Description
This week on Arizona Illustrated: Learn about the history of frybread and its significance to Native communities; meet a photographer and a painter who are both creative and life partners; see how Om Shanti brings Bollywood dance and more to the Old Pueblo; and find out why a story about two bishops who gave up their church to help people experiencing homelessness won an Edward R. Murrow Award for Hard News.
The History of Frybread
To people of Native decent Frybread represents more than just a tasty dish. It represents the hardships their ancestors had to endure and how they thrived in the face of adversity, and that history can be felt in every bite.
Hand in Hand – An Artistic Journey
Joe and Laura are partners in both life and art — two creative spirits moving side by side through a shared landscape of imagination, vulnerability, and devotion. Joe is drawn to the language of photography, while Laura’s world unfolds through surreal and abstract painting and drawing. Alongside their individual practices, they create collaborative diptychs together: visual conversations born from trust, intuition, and years of shared experience. Neither began life imagining themselves as artists, yet art called to them with undeniable force, and they chose to follow that calling fully. Today, they breathe, dream, and live art together every day.
For Laura, drawing and painting are acts of emotional and spiritual revelation. Her work emerges from the subconscious — from memory, compassion, longing, and deep human connection. Honored by the University of Arizona at the Women’s Plaza of Honor for her contributions to the Tucson community through teaching, counseling, community building, and art-making, Laura moves through the world with rare generosity of spirit. She possesses the profound ability to love without conditions or boundaries, offering unwavering support to others regardless of their struggles or triumphs. Her art becomes an invitation: to feel deeply, to love selflessly, and to recognize the fragile beauty that exists within all people.

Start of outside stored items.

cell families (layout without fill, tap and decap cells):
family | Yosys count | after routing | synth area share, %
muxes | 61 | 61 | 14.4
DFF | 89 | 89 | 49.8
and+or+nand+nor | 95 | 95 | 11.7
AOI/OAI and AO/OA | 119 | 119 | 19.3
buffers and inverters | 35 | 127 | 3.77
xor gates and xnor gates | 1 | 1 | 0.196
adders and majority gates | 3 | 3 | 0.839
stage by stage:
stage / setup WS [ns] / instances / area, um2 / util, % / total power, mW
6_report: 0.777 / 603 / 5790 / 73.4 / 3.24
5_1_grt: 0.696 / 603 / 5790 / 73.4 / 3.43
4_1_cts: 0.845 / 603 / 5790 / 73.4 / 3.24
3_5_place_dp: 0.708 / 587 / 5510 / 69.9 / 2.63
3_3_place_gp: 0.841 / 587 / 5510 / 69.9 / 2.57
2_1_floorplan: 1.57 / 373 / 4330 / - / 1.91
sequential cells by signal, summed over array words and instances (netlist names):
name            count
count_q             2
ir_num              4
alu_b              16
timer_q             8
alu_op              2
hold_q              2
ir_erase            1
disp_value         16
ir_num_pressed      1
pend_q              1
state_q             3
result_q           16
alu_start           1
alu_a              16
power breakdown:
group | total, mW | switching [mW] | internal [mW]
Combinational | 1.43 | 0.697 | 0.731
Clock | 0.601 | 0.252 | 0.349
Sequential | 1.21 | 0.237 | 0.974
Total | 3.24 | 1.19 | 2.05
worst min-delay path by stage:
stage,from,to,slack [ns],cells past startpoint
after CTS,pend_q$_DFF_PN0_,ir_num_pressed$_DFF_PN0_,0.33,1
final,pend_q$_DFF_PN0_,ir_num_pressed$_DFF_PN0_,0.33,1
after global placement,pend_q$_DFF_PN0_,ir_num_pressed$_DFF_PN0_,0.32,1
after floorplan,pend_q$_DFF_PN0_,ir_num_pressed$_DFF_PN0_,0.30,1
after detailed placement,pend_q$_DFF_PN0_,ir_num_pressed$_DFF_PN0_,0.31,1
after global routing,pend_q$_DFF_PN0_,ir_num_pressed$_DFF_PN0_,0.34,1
==> src/rtl/instr_sequencer.sv <==
// instr_sequencer: buffers incoming instructions in a small FIFO and steps
// each one through the four control phases (decode, load regA, load regR,
// writeback) for control_unit. The datapath idles when nothing is queued.
module instr_sequencer #(
    parameter int unsigned INSTR_W   = 16,
    parameter int unsigned BUF_DEPTH = 2,
    parameter int unsigned CNT_W     = 16
) (
    input  logic               clock,
    input  logic               reset,
    input  logic [INSTR_W-1:0] instr_in,
    input  logic               instr_valid,
    output logic               instr_ready,
    input  logic               stall,
    input  logic               clear,
    output logic [INSTR_W-1:0] instr_out,
    output logic [1:0]         counter,
    output logic               busy,
    output logic               done,
    output logic [CNT_W-1:0]   retired_count
);

    localparam int unsigned PTR_W = (BUF_DEPTH > 1) ? $clog2(BUF_DEPTH) : 1;
    localparam int unsigned OCC_W = $clog2(BUF_DEPTH + 1);
    localparam logic [PTR_W-1:0] PTR_LAST = PTR_W'(BUF_DEPTH - 1);
    localparam logic [OCC_W-1:0] OCC_FULL = OCC_W'(BUF_DEPTH);

    typedef enum logic {
        S_IDLE,
        S_RUN
    } state_t;

    // FIFO storage and pointers
    logic [INSTR_W-1:0] mem_q [BUF_DEPTH];
    logic [PTR_W-1:0]   rd_ptr_q, rd_ptr_d;
    logic [PTR_W-1:0]   wr_ptr_q, wr_ptr_d;
    logic [OCC_W-1:0]   occ_q, occ_d;
    logic               fifo_empty;
    logic               push;
    logic               pop;
    logic [INSTR_W-1:0] fifo_head;

    // Sequencer state and registered outputs
    state_t             state_q;
    logic [INSTR_W-1:0] instr_out_q;
    logic [1:0]         counter_q;
    logic               busy_q;
    logic               done_q;
    logic [CNT_W-1:0]   retired_q;

    // Ready comes from registered occupancy only, so a full FIFO refuses a
    // push even when a pop happens on the same edge. Held low during reset.
    assign instr_ready = (occ_q != OCC_FULL) && !reset;
    assign push        = instr_valid && instr_ready;
    assign fifo_empty  = (occ_q == '0);
    assign fifo_head   = mem_q[rd_ptr_q];

    assign instr_out     = instr_out_q;
    assign counter       = counter_q;
    assign busy          = busy_q;
    assign done          = done_q;
    assign retired_count = retired_q;

    // Pop decision: start from IDLE, or chain on writeback without a bubble
    always_comb begin
        pop = 1'b0;
        if (!clear && !fifo_empty) begin
            if (state_q == S_IDLE) begin
                pop = 1'b1;
            end else if (!stall && counter_q == 2'd3) begin
                pop = 1'b1;
            end
        end
    end

    // FIFO pointer and occupancy next-state
    always_comb begin
        rd_ptr_d = rd_ptr_q;
        wr_ptr_d = wr_ptr_q;
        occ_d    = occ_q;
        if (push) begin
            wr_ptr_d = (wr_ptr_q == PTR_LAST) ? '0 : wr_ptr_q + PTR_W'(1);
        end
        if (pop) begin
            rd_ptr_d = (rd_ptr_q == PTR_LAST) ? '0 : rd_ptr_q + PTR_W'(1);
        end
        case ({push, pop})
            2'b10:   occ_d = occ_q + OCC_W'(1);
            2'b01:   occ_d = occ_q - OCC_W'(1);
            default: occ_d = occ_q;
        endcase
    end

    // FIFO control registers; reset drops all buffered entries
    always_ff @(posedge clock or posedge reset) begin
        if (reset) begin
            rd_ptr_q <= '0;
            wr_ptr_q <= '0;
            occ_q    <= '0;
        end else begin
            rd_ptr_q <= rd_ptr_d;
            wr_ptr_q <= wr_ptr_d;
            occ_q    <= occ_d;
        end
    end

    // FIFO data write; no bypass, entries become poppable after this edge
    always_ff @(posedge clock) begin
        if (push) begin
            mem_q[wr_ptr_q] <= instr_in;
        end
    end

    // Phase sequencer: clear beats stall, stall beats phase advance
    always_ff @(posedge clock or posedge reset) begin
        if (reset) begin
            state_q     <= S_IDLE;
            instr_out_q <= '0;
            counter_q   <= '0;
            busy_q      <= 1'b0;
            done_q      <= 1'b0;
            retired_q   <= '0;
        end else begin
            done_q <= 1'b0;
            if (clear) begin
                if (state_q == S_RUN) begin
                    state_q   <= S_IDLE;
                    busy_q    <= 1'b0;
                    counter_q <= '0;
                end
            end else begin
                case (state_q)
                    S_IDLE: begin
                        if (pop) begin
                            instr_out_q <= fifo_head;
                            counter_q   <= '0;
                            busy_q      <= 1'b1;
                            state_q     <= S_RUN;
                        end
                    end
                    S_RUN: begin
                        if (!stall) begin
                            if (counter_q != 2'd3) begin
                                counter_q <= counter_q + 2'd1;
                            end else begin
                                done_q    <= 1'b1;
                                retired_q <= retired_q + CNT_W'(1);
                                counter_q <= '0;
                                if (pop) begin
                                    instr_out_q <= fifo_head;
                                end else begin
                                    busy_q  <= 1'b0;
                                    state_q <= S_IDLE;
                                end
                            end
                        end
                    end
                    default: state_q <= S_IDLE;
                endcase
            end
        end
    end

endmodule
[src/rtl/bin2bcd_seq.sv]
`default_nettype none
// ============================================================================
// Module      : bin2bcd_seq
// Description : Sequential binary-to-BCD converter (iterative shift-add-3),
//               one IN_W-bit value to DIGITS decimal digits per conversion.
// Revision    : 1.0 - initial release
// ============================================================================
module bin2bcd_seq #(
    parameter int          IN_W    = 32,
    parameter int          DIGITS  = 8,
    parameter int unsigned MAX_VAL = 99999999
) (
    input  logic            i_clk,
    input  logic            i_rst_n,
    input  logic            i_start,
    input  logic [IN_W-1:0] i_bin,
    output logic            o_busy,
    output logic            o_done,
    output logic            o_ovf,
    output logic [6:0]      o_digit0,
    output logic [6:0]      o_digit1,
    output logic [6:0]      o_digit2,
    output logic [6:0]      o_digit3,
    output logic [6:0]      o_digit4,
    output logic [6:0]      o_digit5,
    output logic [6:0]      o_digit6,
    output logic [6:0]      o_digit7
);

    localparam int               CNT_W       = (IN_W > 1) ? $clog2(IN_W) : 1;
    localparam int               SCR_W       = 4 * DIGITS;
    localparam logic [CNT_W-1:0] C_CNT_LAST  = CNT_W'(IN_W - 1);
    localparam logic [IN_W-1:0]  C_MAX       = IN_W'(MAX_VAL);
    localparam logic [SCR_W-1:0] C_ALL_NINES = {DIGITS{4'h9}};

    typedef enum logic [1:0] {
        S_IDLE  = 2'd0,
        S_SHIFT = 2'd1,
        S_DONE  = 2'd2
    } state_t;

    state_t             state_q,    state_d;
    logic [IN_W-1:0]    bin_q,      bin_d;
    logic [SCR_W-1:0]   scr_q,      scr_d;
    logic [CNT_W-1:0]   cnt_q,      cnt_d;
    logic               ovf_pend_q, ovf_pend_d;
    logic [SCR_W-1:0]   digits_q,   digits_d;
    logic               ovf_q,      ovf_d;
    logic               done_q,     done_d;
    logic [SCR_W-1:0]   w_scr_adj;

    // Add-3 correction on every nibble, applied to pre-shift values in parallel
    generate
        for (genvar g = 0; g < DIGITS; g++) begin : g_add3
            assign w_scr_adj[4*g +: 4] = (scr_q[4*g +: 4] >= 4'd5) ?
                                         (scr_q[4*g +: 4] + 4'd3) :
                                          scr_q[4*g +: 4];
        end
    endgenerate

    always_ff @(posedge i_clk or negedge i_rst_n) begin
        if (!i_rst_n) begin
            state_q    <= S_IDLE;
            bin_q      <= '0;
            scr_q      <= '0;
            cnt_q      <= '0;
            ovf_pend_q <= 1'b0;
            digits_q   <= '0;
            ovf_q      <= 1'b0;
            done_q     <= 1'b0;
        end else begin
            state_q    <= state_d;
            bin_q      <= bin_d;
            scr_q      <= scr_d;
            cnt_q      <= cnt_d;
            ovf_pend_q <= ovf_pend_d;
            digits_q   <= digits_d;
            ovf_q      <= ovf_d;
            done_q     <= done_d;
        end
    end

    always_comb begin
        state_d    = state_q;
        bin_d      = bin_q;
        scr_d      = scr_q;
        cnt_d      = cnt_q;
        ovf_pend_d = ovf_pend_q;
        digits_d   = digits_q;
        ovf_d      = ovf_q;
        done_d     = 1'b0;

        case (state_q)
            S_IDLE: begin
                if (i_start) begin
                    bin_d      = i_bin;
                    scr_d      = '0;
                    cnt_d      = '0;
                    ovf_pend_d = (i_bin > C_MAX);
                    state_d    = S_SHIFT;
                end
            end
            S_SHIFT: begin
                scr_d = {w_scr_adj[SCR_W-2:0], bin_q[IN_W-1]};
                bin_d = {bin_q[IN_W-2:0], 1'b0};
                cnt_d = cnt_q + CNT_W'(1);
                if (cnt_q == C_CNT_LAST) begin
                    state_d = S_DONE;
                end
            end
            S_DONE: begin
                // Saturated inputs display all nines regardless of scratch contents
                digits_d = ovf_pend_q ? C_ALL_NINES : scr_q;
                ovf_d    = ovf_pend_q;
                done_d   = 1'b1;
                state_d  = S_IDLE;
            end
            default: begin
                state_d = S_IDLE;
            end
        endcase
    end

    assign o_busy   = (state_q != S_IDLE);
    assign o_done   = done_q;
    assign o_ovf    = ovf_q;
    assign o_digit0 = {3'b000, digits_q[ 3: 0]};
    assign o_digit1 = {3'b000, digits_q[ 7: 4]};
    assign o_digit2 = {3'b000, digits_q[11: 8]};
    assign o_digit3 = {3'b000, digits_q[15:12]};
    assign o_digit4 = {3'b000, digits_q[19:16]};
    assign o_digit5 = {3'b000, digits_q[23:20]};
    assign o_digit6 = {3'b000, digits_q[27:24]};
    assign o_digit7 = {3'b000, digits_q[31:28]};

endmodule
`default_nettype wire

Joseph Labate’s artistic path began with digital photography at a time when many dismissed it as not being “real” photography — insisting that true photography required film, chemicals, and the darkroom. The criticism echoed the historical skepticism photography itself once faced as an artistic medium. Rather than retreating from those questions, Joe moved directly into them. He became fascinated by a central inquiry that still drives his work today: how can photography — a medium often perceived as mechanical or impersonal — become a vessel for deeply personal artistic expression? Through this pursuit, photography evolved into far more than image-making; it became the primary way he encounters and interprets the world around him. His work explores the intimate as well as the public, examining personal memory, social realities, and the emotional complexities woven into everyday life.
Om Shanti
Om Shanti Is the University of Arizona’s one of a kind dance team that combines classical Indian dances with a contemporary twist. This once small rag tag group of students looking for a sense of community has transformed into a nationally competing award-winning dance team.

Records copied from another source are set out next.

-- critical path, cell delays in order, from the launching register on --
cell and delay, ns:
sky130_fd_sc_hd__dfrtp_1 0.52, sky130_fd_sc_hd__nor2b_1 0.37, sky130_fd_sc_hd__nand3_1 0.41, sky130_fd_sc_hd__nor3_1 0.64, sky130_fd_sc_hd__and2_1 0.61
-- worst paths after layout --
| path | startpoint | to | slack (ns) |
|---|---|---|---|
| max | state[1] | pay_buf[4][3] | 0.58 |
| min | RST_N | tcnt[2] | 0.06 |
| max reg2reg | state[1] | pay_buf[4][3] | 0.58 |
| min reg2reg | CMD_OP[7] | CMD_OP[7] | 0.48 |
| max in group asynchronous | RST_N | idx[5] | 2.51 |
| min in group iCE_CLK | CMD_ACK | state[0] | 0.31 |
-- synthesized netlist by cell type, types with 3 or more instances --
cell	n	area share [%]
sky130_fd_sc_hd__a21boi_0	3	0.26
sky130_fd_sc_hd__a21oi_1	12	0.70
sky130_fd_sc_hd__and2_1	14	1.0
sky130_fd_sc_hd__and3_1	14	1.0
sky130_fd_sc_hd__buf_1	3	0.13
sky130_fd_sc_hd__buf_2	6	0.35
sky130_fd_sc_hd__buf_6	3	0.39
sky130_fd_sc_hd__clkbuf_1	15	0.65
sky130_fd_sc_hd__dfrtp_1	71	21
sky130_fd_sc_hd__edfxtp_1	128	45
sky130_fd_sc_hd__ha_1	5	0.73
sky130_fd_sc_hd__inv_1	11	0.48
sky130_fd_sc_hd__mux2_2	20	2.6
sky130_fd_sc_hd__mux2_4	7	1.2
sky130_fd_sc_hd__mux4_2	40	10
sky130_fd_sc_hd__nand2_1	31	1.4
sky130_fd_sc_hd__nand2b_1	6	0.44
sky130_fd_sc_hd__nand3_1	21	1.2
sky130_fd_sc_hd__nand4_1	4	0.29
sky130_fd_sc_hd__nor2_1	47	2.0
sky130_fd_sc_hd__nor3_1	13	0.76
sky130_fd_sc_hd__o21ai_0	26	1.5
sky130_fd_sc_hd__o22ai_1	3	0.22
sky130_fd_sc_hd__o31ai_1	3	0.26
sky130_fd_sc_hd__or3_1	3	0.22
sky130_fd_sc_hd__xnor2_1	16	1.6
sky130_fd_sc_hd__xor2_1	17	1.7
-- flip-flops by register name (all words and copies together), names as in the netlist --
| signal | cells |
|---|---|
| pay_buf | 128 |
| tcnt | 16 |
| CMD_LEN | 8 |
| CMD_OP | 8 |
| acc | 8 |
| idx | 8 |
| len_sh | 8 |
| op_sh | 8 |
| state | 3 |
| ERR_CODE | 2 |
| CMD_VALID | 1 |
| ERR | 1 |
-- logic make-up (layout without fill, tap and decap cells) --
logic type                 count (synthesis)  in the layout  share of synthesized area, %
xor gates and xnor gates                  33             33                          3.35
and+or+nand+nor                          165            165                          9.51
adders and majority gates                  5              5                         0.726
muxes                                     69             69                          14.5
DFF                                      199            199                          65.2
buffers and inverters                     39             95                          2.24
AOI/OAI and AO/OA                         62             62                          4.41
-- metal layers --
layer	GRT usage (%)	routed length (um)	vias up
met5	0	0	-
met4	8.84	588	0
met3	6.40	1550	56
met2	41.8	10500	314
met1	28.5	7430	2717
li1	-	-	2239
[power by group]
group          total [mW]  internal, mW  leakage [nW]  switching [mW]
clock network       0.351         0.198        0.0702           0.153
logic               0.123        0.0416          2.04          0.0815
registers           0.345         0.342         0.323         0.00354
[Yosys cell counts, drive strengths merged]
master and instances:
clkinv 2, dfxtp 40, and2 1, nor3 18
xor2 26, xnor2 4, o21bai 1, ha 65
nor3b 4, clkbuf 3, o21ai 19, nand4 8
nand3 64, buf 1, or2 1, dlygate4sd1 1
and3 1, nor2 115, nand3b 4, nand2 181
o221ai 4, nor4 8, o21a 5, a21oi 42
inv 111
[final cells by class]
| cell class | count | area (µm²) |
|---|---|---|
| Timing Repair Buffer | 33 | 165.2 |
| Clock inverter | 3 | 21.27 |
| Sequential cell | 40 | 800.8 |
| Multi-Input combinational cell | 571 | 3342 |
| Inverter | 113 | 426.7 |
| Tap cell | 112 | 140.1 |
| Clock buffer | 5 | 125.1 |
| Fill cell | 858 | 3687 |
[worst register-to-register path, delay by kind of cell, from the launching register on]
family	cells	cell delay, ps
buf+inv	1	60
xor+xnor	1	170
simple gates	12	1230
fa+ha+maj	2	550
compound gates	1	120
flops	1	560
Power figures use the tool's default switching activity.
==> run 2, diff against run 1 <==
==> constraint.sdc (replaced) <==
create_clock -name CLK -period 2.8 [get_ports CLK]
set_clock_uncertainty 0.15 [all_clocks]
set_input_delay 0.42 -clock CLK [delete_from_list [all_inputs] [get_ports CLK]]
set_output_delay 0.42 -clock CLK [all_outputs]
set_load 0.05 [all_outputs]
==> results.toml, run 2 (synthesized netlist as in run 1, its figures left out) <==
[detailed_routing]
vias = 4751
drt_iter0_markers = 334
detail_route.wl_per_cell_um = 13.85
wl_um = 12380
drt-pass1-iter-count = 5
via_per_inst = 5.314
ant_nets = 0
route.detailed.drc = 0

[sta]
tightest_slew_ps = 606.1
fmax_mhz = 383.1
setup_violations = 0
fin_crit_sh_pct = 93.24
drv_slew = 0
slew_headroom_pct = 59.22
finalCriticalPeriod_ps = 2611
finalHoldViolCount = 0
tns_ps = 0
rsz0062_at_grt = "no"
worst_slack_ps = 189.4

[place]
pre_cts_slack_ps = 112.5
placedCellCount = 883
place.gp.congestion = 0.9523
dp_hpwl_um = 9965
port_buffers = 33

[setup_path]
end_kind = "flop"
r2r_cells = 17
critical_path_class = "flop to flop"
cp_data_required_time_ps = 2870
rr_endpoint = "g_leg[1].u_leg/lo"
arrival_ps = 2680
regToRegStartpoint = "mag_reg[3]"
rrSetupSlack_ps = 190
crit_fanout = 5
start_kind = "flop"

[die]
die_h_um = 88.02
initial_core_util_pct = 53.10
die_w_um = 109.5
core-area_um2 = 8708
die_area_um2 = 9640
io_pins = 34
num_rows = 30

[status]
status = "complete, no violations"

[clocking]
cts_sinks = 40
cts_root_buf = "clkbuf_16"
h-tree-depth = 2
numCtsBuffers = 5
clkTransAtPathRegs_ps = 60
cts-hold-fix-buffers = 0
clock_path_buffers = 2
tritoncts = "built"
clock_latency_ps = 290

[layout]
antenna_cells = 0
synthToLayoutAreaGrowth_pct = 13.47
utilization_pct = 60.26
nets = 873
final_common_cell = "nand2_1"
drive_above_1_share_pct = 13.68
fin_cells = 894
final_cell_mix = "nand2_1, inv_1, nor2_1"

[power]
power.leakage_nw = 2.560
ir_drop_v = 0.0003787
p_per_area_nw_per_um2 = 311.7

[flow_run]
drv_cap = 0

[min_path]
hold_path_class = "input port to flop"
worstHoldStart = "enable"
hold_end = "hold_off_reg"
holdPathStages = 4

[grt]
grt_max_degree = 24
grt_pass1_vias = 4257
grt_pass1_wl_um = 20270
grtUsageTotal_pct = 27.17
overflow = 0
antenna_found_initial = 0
==> src/rtl/paged_mmu_pipe.sv <==
// Pipelined page-translation unit: a 2^IDX_W-entry page table written over the SR bus,
// cleared by a post-reset sweep, and a one-deep valid/ready response stage with fault counting.
module paged_mmu_pipe #(
  parameter int          VA_W    = 16,
  parameter int          PA_W    = 24,
  parameter int          IDX_W   = 4,
  parameter logic [15:0] SR_BASE = 16'h0100
) (
  input  logic            i_clk,
  input  logic            i_rst,
  input  logic            i_req_valid,
  output logic            o_req_ready,
  input  logic [VA_W-1:0] i_req_addr,
  input  logic            i_pag_en,
  output logic            o_rsp_valid,
  input  logic            i_rsp_ready,
  output logic [PA_W-1:0] o_rsp_addr,
  output logic            o_rsp_cacheable,
  output logic            o_rsp_fault,
  input  logic [15:0]     i_sr_addr,
  input  logic [15:0]     i_sr_data,
  input  logic            i_sr_we,
  output logic            o_busy,
  output logic [7:0]      o_fault_cnt
);
  localparam int OFF_W   = VA_W - IDX_W;
  localparam int FRAME_W = PA_W - OFF_W;
  localparam int ENT_W   = FRAME_W + 2;
  localparam int ENTRIES = 2 ** IDX_W;
  localparam logic [15:0] ENT_MASK = 16'hC000 | 16'((1 << FRAME_W) - 1);

  typedef enum logic {ST_CLEAR, ST_RUN} state_e;

  function automatic logic [7:0] sat_inc8(input logic [7:0] v);
    return (v == 8'hFF) ? v : v + 8'd1;
  endfunction

  state_e             state_q;
  logic [IDX_W-1:0]   cnt_q;
  logic [ENT_W-1:0]   tbl_q [ENTRIES];

  logic [15:0]        sr_off;
  logic               sr_hit;
  logic               sr_data_unused;
  logic [ENT_W-1:0]   ent;
  logic               acc;
  logic [PA_W-1:0]    xl_addr;
  logic               xl_c, xl_f;

  logic               rsp_valid_q, rsp_valid_d;
  logic [PA_W-1:0]    rsp_addr_q, rsp_addr_d;
  logic               rsp_c_q, rsp_c_d;
  logic               rsp_f_q, rsp_f_d;
  logic [7:0]         fault_cnt_q, fault_cnt_d;

  // Control FSM: sweep every entry once, then run until the next reset.
  always_ff @(posedge i_clk) begin
    if (i_rst) begin
      state_q <= ST_CLEAR;
      cnt_q   <= '0;
    end else if (state_q == ST_CLEAR) begin
      cnt_q <= cnt_q + IDX_W'(1);
      if (cnt_q == '1) state_q <= ST_RUN;
    end
  end

  // Table write port: the sweep owns it while clearing, so SR writes are dropped then.
  assign sr_off         = i_sr_addr - SR_BASE;
  assign sr_hit         = i_sr_we && (i_sr_addr >= SR_BASE) && (sr_off[15:IDX_W] == '0);
  assign sr_data_unused = ^(i_sr_data & ~ENT_MASK);

  always_ff @(posedge i_clk) begin
    if (state_q == ST_CLEAR) tbl_q[cnt_q] <= '0;
    else if (sr_hit)         tbl_q[sr_off[IDX_W-1:0]] <= {i_sr_data[15], i_sr_data[14], i_sr_data[FRAME_W-1:0]};
  end

  // Lookup reads the registered table, so a same-edge SR write is seen only by later requests.
  assign ent         = tbl_q[i_req_addr[VA_W-1 -: IDX_W]];
  assign o_req_ready = (state_q == ST_RUN) && (!rsp_valid_q || i_rsp_ready);
  assign acc         = i_req_valid && o_req_ready;

  always_comb begin
    xl_addr = '0;
    xl_c    = 1'b0;
    xl_f    = 1'b0;
    if (!i_pag_en) begin
      xl_addr = PA_W'(i_req_addr);
      xl_c    = 1'b1;
    end else if (ent[ENT_W-1]) begin
      xl_addr = {ent[FRAME_W-1:0], i_req_addr[OFF_W-1:0]};
      xl_c    = ent[ENT_W-2];
    end else begin
      xl_f    = 1'b1;
    end
  end

  always_comb begin
    rsp_valid_d = rsp_valid_q;
    rsp_addr_d  = rsp_addr_q;
    rsp_c_d     = rsp_c_q;
    rsp_f_d     = rsp_f_q;
    fault_cnt_d = fault_cnt_q;
    if (acc) begin
      rsp_valid_d = 1'b1;
      rsp_addr_d  = xl_addr;
      rsp_c_d     = xl_c;
      rsp_f_d     = xl_f;
      if (xl_f) fault_cnt_d = sat_inc8(fault_cnt_q);
    end else if (i_rsp_ready) begin
      rsp_valid_d = 1'b0;
    end
  end

  // Response stage: holds its payload until the consumer takes it.
  always_ff @(posedge i_clk) begin
    if (i_rst) begin
      rsp_valid_q <= 1'b0;
      rsp_addr_q  <= '0;
      rsp_c_q     <= 1'b0;
      rsp_f_q     <= 1'b0;
      fault_cnt_q <= '0;
    end else begin
      rsp_valid_q <= rsp_valid_d;
      rsp_addr_q  <= rsp_addr_d;
      rsp_c_q     <= rsp_c_d;
      rsp_f_q     <= rsp_f_d;
      fault_cnt_q <= fault_cnt_d;
    end
  end

  assign o_busy          = (state_q == ST_CLEAR);
  assign o_rsp_valid     = rsp_valid_q;
  assign o_rsp_addr      = rsp_addr_q;
  assign o_rsp_cacheable = rsp_c_q;
  assign o_rsp_fault     = rsp_f_q;
  assign o_fault_cnt     = fault_cnt_q;
endmodule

MURROW WINNER - Redefining Religion
Matthew 25:34 believes that unhoused people deserve help, with no religious requirements. Bishops Bennett Burke and Celia Jose founded the organization after they realized their church service numbers were dwindling, as the needs in their communities continued to grow. They distribute community donations to homeless hotspots around the city, showing that many grassroots organizations help fill in the gaps that large aid organizations can’t address.